A request for sustenance.

But that was crazy. A random pattern formed by boiling macaroni was demanding blood? If he had read this in a story, he would have dismissed it as laughably implausible. If he had heard someone else mention it, he would have con­sidered that person a candidate for the rubber room. But he was sitting here thinking about it, had been doing so for hours, and the scary part was that he was actually trying to logically, rationally, analyze the situation.

But that wasn't really the scary part, was it?

No, the scary part was not that he believed this was hap­pening and that therefore his mind was going. The scary part was that his mind was not going, that this thing really ex­isted. This creature, this being, this demon, this ghost, this whatever-it-was could actually be conjured up by making macaroni and cheese.

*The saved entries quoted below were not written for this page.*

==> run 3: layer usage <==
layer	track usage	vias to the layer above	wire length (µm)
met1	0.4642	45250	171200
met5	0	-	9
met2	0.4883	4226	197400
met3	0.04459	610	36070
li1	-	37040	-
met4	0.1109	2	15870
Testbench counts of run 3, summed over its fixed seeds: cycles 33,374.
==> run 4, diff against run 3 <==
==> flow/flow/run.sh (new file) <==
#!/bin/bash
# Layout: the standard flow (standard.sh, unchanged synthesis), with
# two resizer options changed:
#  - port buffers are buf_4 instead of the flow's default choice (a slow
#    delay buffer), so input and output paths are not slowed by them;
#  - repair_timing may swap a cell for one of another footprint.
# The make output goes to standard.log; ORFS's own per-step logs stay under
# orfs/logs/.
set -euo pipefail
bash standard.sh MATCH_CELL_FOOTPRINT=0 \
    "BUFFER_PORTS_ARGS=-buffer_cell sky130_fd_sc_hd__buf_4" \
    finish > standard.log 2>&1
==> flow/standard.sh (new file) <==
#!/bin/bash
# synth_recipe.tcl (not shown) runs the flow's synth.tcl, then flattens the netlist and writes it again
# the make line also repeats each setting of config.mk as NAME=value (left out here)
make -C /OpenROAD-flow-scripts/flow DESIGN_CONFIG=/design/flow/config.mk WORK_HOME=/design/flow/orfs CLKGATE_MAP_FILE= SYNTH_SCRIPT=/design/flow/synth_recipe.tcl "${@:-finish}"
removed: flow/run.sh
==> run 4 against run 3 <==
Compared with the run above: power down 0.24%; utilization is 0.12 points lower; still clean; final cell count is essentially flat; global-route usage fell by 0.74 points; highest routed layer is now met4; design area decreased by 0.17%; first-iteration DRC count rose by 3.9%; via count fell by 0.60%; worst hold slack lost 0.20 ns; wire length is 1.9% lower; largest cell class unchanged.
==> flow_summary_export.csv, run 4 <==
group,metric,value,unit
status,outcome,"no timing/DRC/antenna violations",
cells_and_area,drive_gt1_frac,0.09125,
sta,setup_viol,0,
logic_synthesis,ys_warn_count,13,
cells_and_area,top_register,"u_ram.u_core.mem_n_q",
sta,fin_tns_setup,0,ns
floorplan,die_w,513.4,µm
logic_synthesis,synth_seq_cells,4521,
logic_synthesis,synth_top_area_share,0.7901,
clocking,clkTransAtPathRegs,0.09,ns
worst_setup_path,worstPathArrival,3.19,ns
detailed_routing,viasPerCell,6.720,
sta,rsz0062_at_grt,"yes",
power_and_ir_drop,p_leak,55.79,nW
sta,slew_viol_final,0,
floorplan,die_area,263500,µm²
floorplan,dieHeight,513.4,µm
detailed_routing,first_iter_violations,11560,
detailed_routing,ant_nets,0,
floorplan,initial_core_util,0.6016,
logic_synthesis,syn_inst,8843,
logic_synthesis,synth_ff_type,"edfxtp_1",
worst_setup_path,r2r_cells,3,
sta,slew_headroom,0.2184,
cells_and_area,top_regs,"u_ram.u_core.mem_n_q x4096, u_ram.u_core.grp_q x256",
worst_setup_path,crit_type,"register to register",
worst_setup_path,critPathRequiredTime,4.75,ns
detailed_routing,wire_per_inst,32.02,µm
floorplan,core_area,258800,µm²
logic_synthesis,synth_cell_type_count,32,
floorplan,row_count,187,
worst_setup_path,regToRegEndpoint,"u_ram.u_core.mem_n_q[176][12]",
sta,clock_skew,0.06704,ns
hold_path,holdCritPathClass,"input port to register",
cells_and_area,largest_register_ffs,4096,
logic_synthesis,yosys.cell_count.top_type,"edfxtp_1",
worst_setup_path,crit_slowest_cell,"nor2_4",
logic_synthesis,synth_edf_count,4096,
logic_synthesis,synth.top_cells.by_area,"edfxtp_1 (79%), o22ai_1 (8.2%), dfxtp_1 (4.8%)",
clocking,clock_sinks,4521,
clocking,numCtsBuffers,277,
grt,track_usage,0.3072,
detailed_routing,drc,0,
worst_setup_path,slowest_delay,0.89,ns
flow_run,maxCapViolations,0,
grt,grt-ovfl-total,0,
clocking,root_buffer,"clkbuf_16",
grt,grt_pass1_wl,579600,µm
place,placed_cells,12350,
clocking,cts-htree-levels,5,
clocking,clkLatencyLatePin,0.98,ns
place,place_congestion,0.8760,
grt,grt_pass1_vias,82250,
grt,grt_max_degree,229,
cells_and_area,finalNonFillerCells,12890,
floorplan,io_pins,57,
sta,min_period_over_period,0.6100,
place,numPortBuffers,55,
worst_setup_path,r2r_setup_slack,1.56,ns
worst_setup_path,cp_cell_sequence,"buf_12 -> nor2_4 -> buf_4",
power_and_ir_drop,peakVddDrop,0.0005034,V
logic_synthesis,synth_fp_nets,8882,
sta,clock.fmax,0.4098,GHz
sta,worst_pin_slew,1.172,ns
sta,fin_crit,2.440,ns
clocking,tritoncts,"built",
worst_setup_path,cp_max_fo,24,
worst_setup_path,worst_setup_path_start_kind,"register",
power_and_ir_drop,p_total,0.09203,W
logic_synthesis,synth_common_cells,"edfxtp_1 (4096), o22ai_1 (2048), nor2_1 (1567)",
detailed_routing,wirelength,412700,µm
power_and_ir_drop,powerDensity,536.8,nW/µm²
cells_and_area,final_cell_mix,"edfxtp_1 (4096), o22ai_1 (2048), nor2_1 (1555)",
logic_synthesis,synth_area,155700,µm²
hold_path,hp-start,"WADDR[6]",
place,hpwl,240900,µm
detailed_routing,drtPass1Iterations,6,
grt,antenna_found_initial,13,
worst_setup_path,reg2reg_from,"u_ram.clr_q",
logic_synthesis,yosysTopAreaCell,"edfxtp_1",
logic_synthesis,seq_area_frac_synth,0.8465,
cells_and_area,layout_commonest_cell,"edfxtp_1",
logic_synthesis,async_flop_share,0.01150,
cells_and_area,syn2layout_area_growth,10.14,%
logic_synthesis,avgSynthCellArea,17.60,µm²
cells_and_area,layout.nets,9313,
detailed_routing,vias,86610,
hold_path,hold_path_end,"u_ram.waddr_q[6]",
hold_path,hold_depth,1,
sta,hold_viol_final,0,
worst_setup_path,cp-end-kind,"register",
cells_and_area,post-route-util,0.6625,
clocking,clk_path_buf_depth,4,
Background: an optimization exercise with open tools, aiming at small area, a short achievable clock period and few clock cycles. Do not read the settings as production practice. The RTL was checked by simulation tests, not by an equivalence proof against the original design. Power is estimated from default activity; no workload was simulated.

## oak
// systolic_mm_top
module systolic_mm_top (
    input  logic                          clk,
    input  logic                          rst,
    input  logic                          in_req,
    input  systolic_mm_pkg::data_t        in_data,
    output logic                          in_ack,
    output logic                          out_req,
    output systolic_mm_pkg::result_word_t out_word,
    input  logic                          out_ack,
    output logic                          done
);
==> flow/config.mk <==
export PLATFORM = sky130hd
export DESIGN_NAME = systolic_mm_top
export DESIGN_NICKNAME = systolic_mm_top
export VERILOG_FILES = /design/flow/design.v
export SDC_FILE = /design/flow/constraint.sdc
export NUM_CORES = 4
export LEC_CHECK = 0
export ABC_CLOCK_PERIOD_IN_PS = 3000
export CAP_MARGIN = 20
export CORE_MARGIN = 2
export CORE_UTILIZATION = 70
export CTS_CLUSTER_DIAMETER = 110
export CTS_CLUSTER_SIZE = 34
export PLACE_DENSITY = 0.8
export SLEW_MARGIN = 20
==> flow/constraint.sdc <==
create_clock -name core_clock -period 10.0 [get_ports {clk}]
set_input_delay 2.0000 -clock core_clock [delete_from_list [all_inputs] [get_ports {clk}]]
set_output_delay 2.0000 -clock core_clock [all_outputs]
set_load 0.01 [all_outputs]
standard.sh (not shown) runs the stock make flow with config.mk's settings and CLKGATE_MAP_FILE= SYNTH_SCRIPT=/design/flow/synth_recipe.tcl, a recipe that flattens the netlist after the stock synthesis.
==> flow/flow/run.sh <==
#!/bin/bash
set -euo pipefail
bash standard.sh \
  "BUFFER_PORTS_ARGS=-buffer_cell sky130_fd_sc_hd__buf_4" \
  SETUP_SLACK_MARGIN=7.1 \
  finish > make_finish.log 2>&1
Testbench counts of oak, summed over its fixed seeds: cycles 18,384.
Changes in pine relative to oak:
Settings: CTS_CLUSTER_SIZE: 34 -> 30; PLACE_DENSITY: 0.8 -> 0.75; CORE_UTILIZATION: 70 -> 65; CTS_CLUSTER_DIAMETER: 110 -> 100.
Findings:
Looking at global-route usage, pine sits 2.2 points below oak.
The average wire per cell in the routed design of pine falls short of that of oak by 1.2 µm.
Worst-case headroom to the max-slew limit deteriorates in pine relative to oak.
~same fraction of the mapped netlist area in adder cells in pine and oak
diff inputs: pine => birch
Settings: CORE_UTILIZATION: 65 -> 75; PLACE_DENSITY: 0.75 -> 0.85.
Findings:
birch vs pine — cell area after layout rose about 0.3%. Against pine, floorplan die area in birch fell by more than 10%. Diff birch..pine | minimum period implied by the final worst setup slack | negligible. As far as clock edge transition at the registers on the reported setup and hold paths is concerned, birch and pine perform about the same. Changes observed in birch relative to pine: worst-case vdd ir drop went up; final cycle utilization of the critical path did not really move.
[inputs] maple vs birch
Settings: CTS_CLUSTER_SIZE changed from 30 to 25; CTS_CLUSTER_DIAMETER changed from 100 to 80; PLACE_DENSITY changed from 0.85 to 0.8; CORE_UTILIZATION changed from 75 to 70.
Results
Worst setup path startpoint = in_ack$_SDFF_PP0_: birch; worst setup path startpoint = cw[5]$_SDFFE_PP0P_: maple
[maple vs birch] floorplan row count: higher in maple
On maple: share of layout cells above drive strength 1 is 0.21 points lower than what birch gave.
Fraction of the core area covered by cells at the end of the flow down 5.3 points in maple wrt birch
Total routed wirelength delta for maple relative to birch: 5400 µm lower
Between maple and birch, the post-placement cell area does not differ in any meaningful way.
Diff birch -> maple | power per cell area | increase of 3.6 nW/µm²
### maple -> cedar
Settings: a change of CTS_CLUSTER_DIAMETER from 80 to 100; a change of CTS_CLUSTER_SIZE from 25 to 30.
[summary]
cedar does better than maple on wire length of the first global-routing pass. maple → cedar: final non-filler cell area dropped 0.81%; via count was more or less identical.

== red ==
Another version of the RTL of systolic_mm_top (not shown whole).
For scale: roughly 1300 cells after synthesis, roughly 680 flip-flops.
## systolic_mm_top
module systolic_mm_top (
    input  logic                          clk,
    input  logic                          rst,
    input  logic                          in_req,
    input  systolic_mm_pkg::data_t        in_data,
    output logic                          in_ack,
    output logic                          out_req,
    output systolic_mm_pkg::result_word_t out_word,
    input  logic                          out_ack,
    output logic                          done
);
export LEC_CHECK = 0
export ABC_CLOCK_PERIOD_IN_PS = 3000
export CAP_MARGIN = 20
export CORE_MARGIN = 2
export CORE_UTILIZATION = 80
export CTS_CLUSTER_DIAMETER = 100
export CTS_CLUSTER_SIZE = 30
export PLACE_DENSITY = 0.86
export SLEW_MARGIN = 20
create_clock -name core_clock -period 10.0 [get_ports {clk}]
Scripts as last shown in full above: flow/flow/run.sh
red reached the end of the flow, and the finished layout is clean on the timing, design-rule and antenna checks.
Testbench counts of red, summed over its fixed seeds: cycles 18,384.
Relative to red, the following input files were edited for blue:
- PLACE_DENSITY now 0.8, was 0.86
- CORE_UTILIZATION now 70, was 80
==> flow/flow/run.sh <==
#!/bin/bash
set -euo pipefail
bash standard.sh \
  "BUFFER_PORTS_ARGS=-buffer_cell sky130_fd_sc_hd__buf_4" \
  SETUP_SLACK_MARGIN=6.95 \
  finish > make_finish.log 2>&1
## What came out
blue: all stages complete, timing, DRC and antenna checks passed. Sort blue and red by number of global-route vias before repair asc -> top: blue. Relative to red, the final period utilization of blue is lower by 0.49 points. Of blue and red, the lower net switching share of the total power belongs to blue. On placement-stage cell area, blue and red are basically level. Compared with red, blue instantiates a larger number of standard cells. Of the two values seen for worst setup path startpoint, hold[4] was produced by red and cw[5] by blue. Compared with red, total wire length after detailed routing in blue decreased by more than a quarter. Between blue and red, the total power is lower for blue.

systolic_mm_top, a different RTL version from the one above (not shown whole).
Size: about 680 flip-flops, roughly 19000 sq um of cells after synthesis.
clock: 10.0 ns
lec_check: 0
abc_clock_period_in_ps: 3000
cap_margin: 20
core_margin: 2
core_utilization: 65
cts_cluster_diameter: 100
cts_cluster_size: 30
place_density: 0.75
slew_margin: 20
==> flow/flow/run.sh <==
#!/bin/bash
set -euo pipefail
bash standard.sh \
  "BUFFER_PORTS_ARGS=-buffer_cell sky130_fd_sc_hd__buf_4" \
  SETUP_SLACK_MARGIN=7.0 \
  finish > make_finish.log 2>&1
Testbench counts at the start, summed over its fixed seeds: cycles 18,384.
Edit:
--- a/flow/flow/run.sh
+++ b/flow/flow/run.sh
@@ -5 +5 @@
-  SETUP_SLACK_MARGIN=7.0 \
+  SETUP_SLACK_MARGIN=6.9 \
CORE_UTILIZATION = 40   (was 65)
CTS_CLUSTER_DIAMETER = 80   (was 100)
CTS_CLUSTER_SIZE = 25   (was 30)
PLACE_DENSITY = default   (was 0.75)
What happened: Sequential cell count is unchanged; routed wire length falls by a few percent; clock-buffer cell count rises by 13; cell count rises by about a fifth; synthesized cell count is unchanged; clock power rises by a quarter to a third; hold slack barely changes; utilization falls by 26 points.

The RTL this note starts from:
==> flow/design.v <==
package systolic_mm_pkg;
    typedef logic [4-1:0] data_t;
    typedef logic [16-1:0] accum_t;
    typedef logic [$clog2((8 / 4))-1:0] tile_idx_t;
    typedef logic [$clog2((8 * 8))-1:0] elem_idx_t;
    typedef logic [$clog2((2 * 4 - 1)+1)-1:0] step_t;
    typedef logic [(8 * 8)*4-1:0] matrix_t;
    typedef logic [4*4-1:0] edge_t;
    typedef logic [4*4*16-1:0] tile_sums_t;
    typedef struct packed {
        edge_t left;
        edge_t top;
    } feed_t;
    typedef struct packed {
        tile_idx_t ib;
        tile_idx_t jb;
        tile_idx_t kb;
    } tile_pos_t;
    typedef struct packed {
        elem_idx_t index;
        accum_t value;
    } result_word_t;
    typedef enum logic [2:0] {IDLE, CLEAR, STREAM, FLUSH, COLLECT, NEXT, DRAIN} seq_state_t;
endpackage
`timescale 1ns/10ps
module systolic_mm_top (
    input  logic                          clk,
    input  logic                          rst,
    input  logic                          in_req,
    input  systolic_mm_pkg::data_t        in_data,
    output logic                          in_ack,
    output logic                          out_req,
    output systolic_mm_pkg::result_word_t out_word,
    input  logic                          out_ack,
    output logic                          done
);
    logic [6:0] ph65;
    logic [3:0] ph16;
    logic [7:0] t;
    logic [6:0] tgt_a;
    logic [3:0] d_q;
    logic [2:0] kb_q;
    logic ack_q;
    logic wa_q;
    logic wb1_q;
    logic wb2_pre;
    logic wb2_q;
    wire a_ph = (t[7:6] == 2'b00);
    wire b_ph = (t[7:6] == 2'b01);
    wire t_zero = (t == 8'd0);
    wire b_align = (ph16 == ({t[2:0], 1'b0} - 4'd1));
    wire can_ack = (a_ph & (t_zero | (ph65 == tgt_a))) | (b_ph & b_align);
    wire ack = in_req & ~in_ack & can_ack;
    wire ack_last = ack & (t == 8'd127);
    logic [3:0] ra [65];
    logic [3:0] rb [4][16];
    always_ff @(posedge clk) begin
        ra[0] <= wa_q ? d_q : ra[64];
        for (int n = 1; n < 65; n++) ra[n] <= ra[n-1];
    end
    for (genvar m = 0; m < 4; m++) begin : g_rb
        wire we = (wb1_q | wb2_q) & (kb_q[1:0] == 2'(m));
        always_ff @(posedge clk) begin
            rb[m][0] <= we ? d_q : rb[m][15];
            for (int n = 1; n < 16; n++) rb[m][n] <= rb[m][n-1];
        end
    end
    always_ff @(posedge clk) begin
        if (!in_ack) begin
            d_q <= in_data;
            kb_q <= t[5:3];
        end
        if (rst) begin
            in_ack <= 1'b0;
            ack_q <= 1'b0;
            wa_q <= 1'b0;
            wb1_q <= 1'b0;
            wb2_pre <= 1'b0;
            wb2_q <= 1'b0;
        end else begin
            in_ack <= in_req & (in_ack | can_ack);
            ack_q <= ack;
            wa_q <= ack & a_ph;
            wb1_q <= ack & b_ph & ~t[5];
            wb2_pre <= ack & b_ph & t[5];
            wb2_q <= wb2_pre;
        end
    end
    logic [6:0] cw;         
    logic [5:0] oidx;
    logic [10:0] oval;
    logic loaded;           
    logic fin;              
    logic [31:0] hold;
    logic [2:0] hrow, hrow_d1, hrow_d2, hrow_d3;
    logic hv, hv_d1, hv_d2, hv_d3;
    logic [7:0] pq [4];
    logic [9:0] q, q_d;
    wire out_ph = t[7] | (t == 8'd127);
    wire lw = ~out_req & ~loaded & ~cw[6] & out_ph
              & (ph16 == {cw[2:0] + 3'd6, 1'b1})
              & hv_d2 & (hrow_d2 == cw[5:3]) & hv_d3 & (hrow_d3 == cw[5:3]);
    wire rise = ~out_req & ~out_ack & (loaded | lw) & (t[7] | ack_last);
    wire row_end = (cw[2:1] == 2'd3) & ~cw[6] & (cw[5:3] != 3'd7)
                   & (ph16 == 4'd9)
                   & hv & (hrow == cw[5:3]) & hv_d1 & (hrow_d1 == cw[5:3]);
    wire [2:0] want = cw[5:3] + {2'b00, row_end};
    logic [6:0] tgt_row;
    always_comb begin
        case (want)
            3'd0: tgt_row = 7'd54;
            3'd1: tgt_row = 7'd5;
            3'd2: tgt_row = 7'd21;
            3'd3: tgt_row = 7'd37;
            3'd4: tgt_row = 7'd53;
            3'd5: tgt_row = 7'd4;
            3'd6: tgt_row = 7'd20;
            default: tgt_row = 7'd36;
        endcase
    end
    wire hl = (t[7] | t[6]) & ~cw[6] & (ph65 == tgt_row) & ph16[0]
              & ~(hv & (hrow == want));
    always_ff @(posedge clk) begin
        for (int k = 0; k < 8; k++) begin
            hold[4*k +: 4] <= hl ? ra[53 - 2*k] : hold[4*((k+4)%8) +: 4];
        end
    end
    always_ff @(posedge clk) begin
        for (int m = 0; m < 4; m++) pq[m] <= hold[4*m +: 4] * rb[m][9];
        q <= 10'(pq[0]) + 10'(pq[1]) + 10'(pq[2]) + 10'(pq[3]);
        q_d <= q;
    end
    wire [10:0] psum = 11'(q_d) + 11'(q);
    always_ff @(posedge clk) begin
        if (lw) begin
            oval <= psum;
            oidx <= cw[5:0];
        end
    end
    assign out_word = {oidx, 5'd0, oval};
    always_ff @(posedge clk) begin
        hrow_d1 <= hrow;
        hv_d1 <= hv;
        hrow_d2 <= hrow_d1;
        hv_d2 <= hv_d1;
        hrow_d3 <= hrow_d2;
        hv_d3 <= hv_d2;
        if (rst) begin
            t <= '0;
            out_req <= 1'b0;
            done <= 1'b0;
            loaded <= 1'b0;
            fin <= 1'b0;
            hv <= 1'b0;
            cw <= '0;
            ph65 <= '0;
            ph16 <= '0;
            tgt_a <= '0;
        end else begin
            ph65 <= (ph65 == 7'd64) ? 7'd0 : ph65 + 7'd1;
            ph16 <= ph16 + 4'd1;
            if (ack_q) begin
                t <= t + 8'd1;
                if (t_zero) begin
                    ph65 <= 7'd1;
                    ph16 <= 4'd1;
                    tgt_a <= 7'd1;
                    cw <= '0;
                    hv <= 1'b0;
                    done <= 1'b0;
                end else begin
                    tgt_a <= (tgt_a >= 7'd63) ? tgt_a - 7'd63 : tgt_a + 7'd2;
                end
            end
            if (hl) begin
                hrow <= want;
                hv <= 1'b1;
            end
            if (lw) cw <= cw + 7'd1;
            loaded <= (loaded | lw) & ~rise;
            if (out_req & out_ack) begin
                out_req <= 1'b0;
                if (oidx == 6'd63) fin <= 1'b1;
            end else if (rise) begin
                out_req <= 1'b1;
            end
            if (fin & ~out_req & ~out_ack) begin
                fin <= 1'b0;
                done <= 1'b1;
                t <= '0;
            end
        end
    end
endmodule
Settings: LEC_CHECK=0, ABC_CLOCK_PERIOD_IN_PS=3000, CAP_MARGIN=20, CORE_MARGIN=2, CORE_UTILIZATION=40, CTS_CLUSTER_DIAMETER=80, CTS_CLUSTER_SIZE=25, SLEW_MARGIN=20; clock period 10.0 ns.
==> flow/flow/run.sh <==
#!/bin/bash
set -euo pipefail
bash standard.sh \
  "BUFFER_PORTS_ARGS=-buffer_cell sky130_fd_sc_hd__buf_4" \
  SETUP_SLACK_MARGIN=6.7 \
  finish > make_finish.log 2>&1
Testbench counts at the start, summed over its fixed seeds: cycles 18,384.
Change:
==> flow/run.sh (new file) <==
#!/bin/bash
# synth_recipe.tcl (not shown) runs the flow's synth.tcl, then flattens the netlist and writes it again
# the make line also repeats each setting of config.mk as NAME=value (left out here)
make -C /OpenROAD-flow-scripts/flow DESIGN_CONFIG=/design/flow/config.mk WORK_HOME=/design/flow/orfs CLKGATE_MAP_FILE= SYNTH_SCRIPT=/design/flow/synth_recipe.tcl finish
--- a/flow/config.mk
+++ b/flow/config.mk
@@ -13,0 +14 @@
+export SETUP_SLACK_MARGIN = 5
removed: flow/flow/run.sh
removed: flow/standard.sh
Result: The new run produced a clean layout; cell area decreases by 1.0%; count of clock-buffer cells in the layout decreases by 3; non-clock buffer count fell by 8.
Change:
==> flow/flow/run.sh (new file) <==
#!/bin/bash
set -euo pipefail
bash standard.sh \
  "BUFFER_PORTS_ARGS=-buffer_cell sky130_fd_sc_hd__buf_4" \
  SETUP_SLACK_MARGIN=7.3 \
  finish > make_finish.log 2>&1
==> flow/standard.sh (new file) <==
#!/bin/bash
# synth_recipe.tcl (not shown) runs the flow's synth.tcl, then flattens the netlist and writes it again
# the make line also repeats each setting of config.mk as NAME=value (left out here)
make -C /OpenROAD-flow-scripts/flow DESIGN_CONFIG=/design/flow/config.mk WORK_HOME=/design/flow/orfs CLKGATE_MAP_FILE= SYNTH_SCRIPT=/design/flow/synth_recipe.tcl "${@:-finish}"
--- a/flow/config.mk
+++ b/flow/config.mk
@@ -14 +13,0 @@
-export SETUP_SLACK_MARGIN = 5
removed: flow/run.sh
First-iteration DRC count fell by 2.6%; cell area rose by 5.4%; total power rose by 2.7%; sequential share of layout area fell by 2.9 points; wire length rose by 7.7%; via count rose by 1.9%; count of clock-buffer cells in the layout rose by 4; setup slack improved by 530 ps; synthesized area is unchanged; non-clock buffer count rose by 42.

systolic_mm_top, a different RTL version from the one above (not shown whole).
Size: ~1300 cells after synthesis, about 670 flip-flops, about 33 I/O pins, roughly 0.019 mm2 of cells after synthesis.
export LEC_CHECK = 0
export ABC_CLOCK_PERIOD_IN_PS = 3000
export CAP_MARGIN = 20
export CORE_MARGIN = 2
export CORE_UTILIZATION = 70
export CTS_CLUSTER_DIAMETER = 100
export CTS_CLUSTER_SIZE = 30
export PLACE_DENSITY = 0.8
export SETUP_SLACK_MARGIN = 5
export SLEW_MARGIN = 20
create_clock -name core_clock -period 10.0 [get_ports {clk}]
run.sh (not shown) runs the stock make flow with config.mk's settings and CLKGATE_MAP_FILE= SYNTH_SCRIPT=/design/flow/synth_recipe.tcl, a recipe that flattens the netlist after the stock synthesis.
Stock flow here: none of the scripts above is used.
Testbench counts at the start, summed over its fixed seeds: cycles 18,384.
Edit:
==> flow/flow/run.sh (new file) <==
#!/bin/bash
set -euo pipefail
bash standard.sh \
  "BUFFER_PORTS_ARGS=-buffer_cell sky130_fd_sc_hd__buf_4" \
  SETUP_SLACK_MARGIN=7.1 \
  finish > make_finish.log 2>&1
==> flow/standard.sh (new file) <==
#!/bin/bash
# synth_recipe.tcl (not shown) runs the flow's synth.tcl, then flattens the netlist and writes it again
# the make line also repeats each setting of config.mk as NAME=value (left out here)
make -C /OpenROAD-flow-scripts/flow DESIGN_CONFIG=/design/flow/config.mk WORK_HOME=/design/flow/orfs CLKGATE_MAP_FILE= SYNTH_SCRIPT=/design/flow/synth_recipe.tcl "${@:-finish}"
Settings changed: SETUP_SLACK_MARGIN 5 to not set.
removed: flow/run.sh
Effect: Sequential power barely changes; synthesized cell count stays the same; fmax came out higher by about a fifth.
Edit:
Settings changed: ABC_AREA set to 1, ABC_CLOCK_PERIOD_IN_PS 3000 to not set.
=> The changed run ran to the end with no violations; sequential share of layout area falls by 1.4 points; routed wire length climbs by roughly a tenth; count of clock-buffer cells in the layout goes up by 1; via count rises by about a fifth.
Edit:
Settings changed: ABC_AREA 1 to not set, ABC_CLOCK_PERIOD_IN_PS set to 6000.
Design area decreases by 1.9%; utilization increases by 0.65 points; clock-buffer cell count falls by 1; clock power is about the same; synthesized area goes down by 2.2%.

==> static timing again, ports no longer ideal <==
The flow's constraints put no driver on any port. The routed layouts listed below were extracted and timed again, unchanged, in two steps.
Step 1, drivers: a clkbuf_16 drives clk and a buf_2 each remaining input, both assumed.
Step 2 moves the port delays by t, midway between the first and last clock arrival at a register: inputs arrive t later, outputs are due t later. That takes back most of the time a late clock gives input paths.
Three values: ideal ports, drivers, drivers and shift; two values: the first two.
run	t (ns)	setup slack, ns	hold WS [ns]	slew at the worst register clock pin (ns)
oak	0.594	6.956 / 6.908 / 6.610	0.312 / 0.312 / 0.312	0.12 / 0.12
pine	0.609	6.950 / 6.901 / 6.609	0.324 / 0.324 / 0.324	0.11 / 0.11
birch	0.619	6.947 / 6.898 / 6.605	0.324 / 0.324 / 0.324	0.12 / 0.12
maple	0.620	6.942 / 6.894 / 6.599	0.321 / 0.321 / 0.321	0.10 / 0.10
cedar	0.605	6.964 / 6.915 / 6.601	0.322 / 0.322 / 0.322	0.12 / 0.12
red	0.621	6.876 / 6.876 / 6.876	0.319 / 0.319 / 0.319	0.12 / 0.12
blue	0.623	6.925 / 6.878 / 6.970	0.325 / 0.325 / 0.325	0.12 / 0.12
the first run of note 3	0.616	6.884 / 6.836 / 6.968	0.325 / 0.325 / 0.325	0.11 / 0.11
the second run of note 3	0.600	6.939 / 6.888 / 6.962	0.324 / 0.324 / 0.324	0.10 / 0.10
the first run of note 4	0.596	6.772 / 6.718 / 6.868	0.308 / 0.308 / 0.308	0.11 / 0.11
the second run of note 4	0.649	6.323 / 6.268 / 6.539	0.319 / 0.319 / 0.319	0.10 / 0.10
the third run of note 4	0.593	6.849 / 6.793 / 6.989	0.324 / 0.324 / 0.324	0.10 / 0.10
the first run of note 5	0.619	6.268 / 6.220 / 6.284	0.322 / 0.322 / 0.322	0.12 / 0.12
the second run of note 5	0.607	6.947 / 6.899 / 6.666	0.324 / 0.324 / 0.324	0.11 / 0.11
the third run of note 5	0.621	6.934 / 6.884 / 6.719	0.318 / 0.318 / 0.318	0.12 / 0.12
the fourth run of note 5	0.607	6.947 / 6.899 / 6.666	0.324 / 0.324 / 0.324	0.11 / 0.11
After both steps every run listed still meets setup and hold. For cedar, which loses most, drivers alone change the setup slack by -0.049 ns; drivers and shift together by -0.363 ns.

But could it be conjured up at any time, or was it only on Saturdays and only at lunchtime?

He didn't know.

That night the apartment seemed much darker than it did ordinarily. There were shadows on the sides of the couch and at the foot of the bed, echoes of darkness in the corners of the rooms.

He went to sleep early.

He left the lights on.

He dreamed of a man in a doorway with an ax.

He had the rest of the week to think about what had oc­curred. Afraid, he stayed away from the apartment as much as possible, leaving early for work, coming home late. He cooked no meals for himself but ate out for breakfast, lunch, and dinner: Jack in the Box, Der Weinerschnitzel, Taco Bell, McDonald's.

He'd thought the fear would abate with the coming of a new day, that as the hours passed the horror of the occur­rence would dim. He thought he'd be able to find a rational explanation for what he had seen, what he had heard.

But it had not happened.

He recalled with perfect and profound clarity the con­tours of the bubbly foam face, the way the boiling water had made it smile. He heard in his head the whispered word.

Blood.

There was nothing he could do, he realized. He could move, get a new apartment, but what would that accom­plish? The impetus for this horror might lie not in his home but in himself. He could never cook again, or at least never make macaroni and cheese, but he would always know that the face was there, waiting, unconjured, below the surface reality of his daily life.

Blood.

He had to confront it.

He had to try it again.

***

Everything was the same. He put in the water, put in the salt, put in the macaroni, turned on the flame, and out of the pot's swirling contents emerged a face. He was not as fright­ened this time, perhaps because he had been prepared for the sight, but he was nonetheless unnerved. He stared down at the white foam.

'Blood,' the mouth whispered. 'Blood.'

Blood.

There was something hypnotic about the word, some­thing almost... seductive. It was still terrifying, still horri­fying, but there was also something attractive about it. As he looked at the face, saw its vague familiarity, as he listened to the whisper, heard its demand, Alan could almost under­stand what was wanted with the blood. In a perverse way that was not at all understood by his conscious mind, he felt that it made a kind of sense.

Outside, a dog barked. Alan looked up. The barking came closer, and through the open window he heard the sound of paws on the dirty sidewalk of his small patio. The animal continued to bark loudly, annoyingly.

Alan looked down into the swirling pot of macaroni.

'Blood,' the face whispered.

Nodding to himself, Alan opened the cupboard under the sink and drew out the small hand-held hatchet he used to cut rope. He moved out of the kitchen and walked across the liv­ing room to the front door.